For many years, the experimental and academic use exception was incorrectly applied in Mexico to declare third parties who imported raw materials while the patents that protected the correlative active principle were still in force, as infringers. This is because the companies alleged that, according to their import requests, these authorisations had been granted by the sanitary authorities for experimentation purposes without commercial aims.

Therefore, to avoid patent infringement, it was sufficient for the defendant to exhibit the import authorisation granted by the sanitary authority (Federal Commission for the Protection against Sanitary Risks COFEPRIS). The import authorisation also had to include a legend stating that the importation had been authorised for experimentation purposes.

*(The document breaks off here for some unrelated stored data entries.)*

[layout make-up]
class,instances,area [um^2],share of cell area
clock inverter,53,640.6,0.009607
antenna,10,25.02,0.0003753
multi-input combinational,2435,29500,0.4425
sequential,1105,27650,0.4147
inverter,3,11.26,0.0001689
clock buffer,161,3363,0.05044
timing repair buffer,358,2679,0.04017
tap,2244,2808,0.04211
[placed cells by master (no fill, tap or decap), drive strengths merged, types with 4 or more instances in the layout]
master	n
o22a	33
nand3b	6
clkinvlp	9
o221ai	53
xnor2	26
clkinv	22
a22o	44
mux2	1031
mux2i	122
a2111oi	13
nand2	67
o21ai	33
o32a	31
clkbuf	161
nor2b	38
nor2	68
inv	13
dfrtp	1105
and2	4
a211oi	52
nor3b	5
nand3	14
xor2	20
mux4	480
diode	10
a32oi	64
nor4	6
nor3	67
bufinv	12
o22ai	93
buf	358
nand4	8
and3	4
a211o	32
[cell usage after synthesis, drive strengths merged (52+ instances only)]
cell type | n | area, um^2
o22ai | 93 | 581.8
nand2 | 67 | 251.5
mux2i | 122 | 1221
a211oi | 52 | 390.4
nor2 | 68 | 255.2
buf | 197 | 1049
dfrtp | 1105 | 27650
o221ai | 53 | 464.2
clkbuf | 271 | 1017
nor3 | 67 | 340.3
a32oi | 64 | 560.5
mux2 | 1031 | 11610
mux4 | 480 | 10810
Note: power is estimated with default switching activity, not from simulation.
$ cat src/rtl/index_ea_sequencer.sv
// Owns index registers rI1..rI6 and sequences M = AA + rIi for each decoded instruction.
// Latency: out_valid rises 3 clocks after the accept edge (counting it); one instruction per 4 clocks.
// Backpressure: in_ready only in IDLE; results hold in DONE until out_ready; writeback never stalls.
module index_ea_sequencer
    import index_ea_sequencer_pkg::*;
(
    input  logic              clk,
    input  logic              rst_n,
    input  logic              in_valid,
    output logic              in_ready,
    input  logic [WORD_W-1:0] in_aa,
    input  logic [2:0]        in_idx,
    input  logic [7:0]        in_tag,
    output logic              out_valid,
    input  logic              out_ready,
    output logic [WORD_W-1:0] out_m,
    output logic [7:0]        out_tag,
    output logic              out_ovf,
    output logic              out_badidx,
    input  logic              wr_en,
    input  logic [2:0]        wr_idx,
    input  logic [WORD_W-1:0] wr_data,
    input  logic [2:0]        rd_idx,
    output logic [WORD_W-1:0] rd_data
);

    state_t      state;
    word13_t     ri_q [N_IDX];
    word13_t     aa_q;
    logic [2:0]  idx_q;
    logic [7:0]  tag_q;
    word13_t     opnd_q;
    word13_t     file_rd;
    word13_t     opnd_next;
    word13_t     dbg_rd;
    logic [WORD_W-1:0] sum;
    logic        sum_ovf;

    // Index file: writeback lands at the clock edge in any state; codes 0 and 7 hit nothing.
    always_ff @(posedge clk or negedge rst_n) begin
        if (!rst_n) begin
            for (int k = 0; k < N_IDX; k++) begin
                ri_q[k] <= '0;
            end
        end else if (wr_en) begin
            for (int k = 0; k < N_IDX; k++) begin
                if (wr_idx == 3'(k + 1)) begin
                    ri_q[k] <= wr_data;
                end
            end
        end
    end

    // Front-panel read: codes with no register read as +0.
    always_comb begin
        dbg_rd = '0;
        for (int k = 0; k < N_IDX; k++) begin
            if (rd_idx == 3'(k + 1)) begin
                dbg_rd = ri_q[k];
            end
        end
    end

    assign rd_data = dbg_rd;

    // Operand select for LATCH: a same-cycle writeback to the latched register wins over the stale copy.
    always_comb begin
        file_rd = '0;
        for (int k = 0; k < N_IDX; k++) begin
            if (idx_q == 3'(k + 1)) begin
                file_rd = ri_q[k];
            end
        end
        opnd_next = file_rd;
        if (wr_en && idx_in_file(idx_q) && (wr_idx == idx_q)) begin
            opnd_next = wr_data;
        end
    end

    sm_add13 u_add (
        .a   (aa_q),
        .b   (opnd_q),
        .sum (sum),
        .ovf (sum_ovf)
    );

    // Sequencer FSM with registered handshake and result outputs.
    always_ff @(posedge clk or negedge rst_n) begin
        if (!rst_n) begin
            state      <= ST_IDLE;
            in_ready   <= 1'b1;
            aa_q       <= '0;
            idx_q      <= IDX_NONE;
            tag_q      <= '0;
            opnd_q     <= '0;
            out_valid  <= 1'b0;
            out_m      <= '0;
            out_tag    <= '0;
            out_ovf    <= 1'b0;
            out_badidx <= 1'b0;
        end else begin
            case (state)
                ST_IDLE: begin
                    if (in_valid) begin
                        aa_q     <= in_aa;
                        idx_q    <= in_idx;
                        tag_q    <= in_tag;
                        in_ready <= 1'b0;
                        state    <= ST_LATCH;
                    end
                end
                ST_LATCH: begin
                    opnd_q <= opnd_next;
                    state  <= ST_ADD;
                end
                ST_ADD: begin
                    out_m      <= sum;
                    out_ovf    <= sum_ovf;
                    out_badidx <= (idx_q == IDX_BAD);
                    out_tag    <= tag_q;
                    out_valid  <= 1'b1;
                    state      <= ST_DONE;
                end
                ST_DONE: begin
                    if (out_ready) begin
                        out_valid <= 1'b0;
                        in_ready  <= 1'b1;
                        state     <= ST_IDLE;
                    end
                end
                default: begin
                    in_ready  <= 1'b1;
                    out_valid <= 1'b0;
                    state     <= ST_IDLE;
                end
            endcase
        end
    end

endmodule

Additionally, some infringing companies enforced the Roche-Bolar exception and the experimental use exception at the same time, generating confusion in the Mexican Institute of Industrial Property (IMPI). The institute chose to declare the raw material importing companies (trading companies) as infringers, considering that their activity was only for commercial purposes and denied the infringement if the defendants proved that they were pharmaceutical companies applying the benefit of the Roche-Bolar exception.

Recently, in cases handled by Olivares, two different circuit courts have clarified the correct interpretation of the experimental and academic use exception. The rulings stated, in accordance with the most basic rules of the burden of proof, that it was not enough to exhibit an import permit that indicates that the destination of the raw material to consider that such exception is applicable. It stated that it was however necessary to demonstrate with another type of evidence, as they constitute their own facts and it was the defendants who asserted the said exception, which is the type of activity that was specifically carried out for purely experimental purposes. These new criteria have now caused the IMPI to correctly apply this exception for the benefit of the patent protection system and its holders.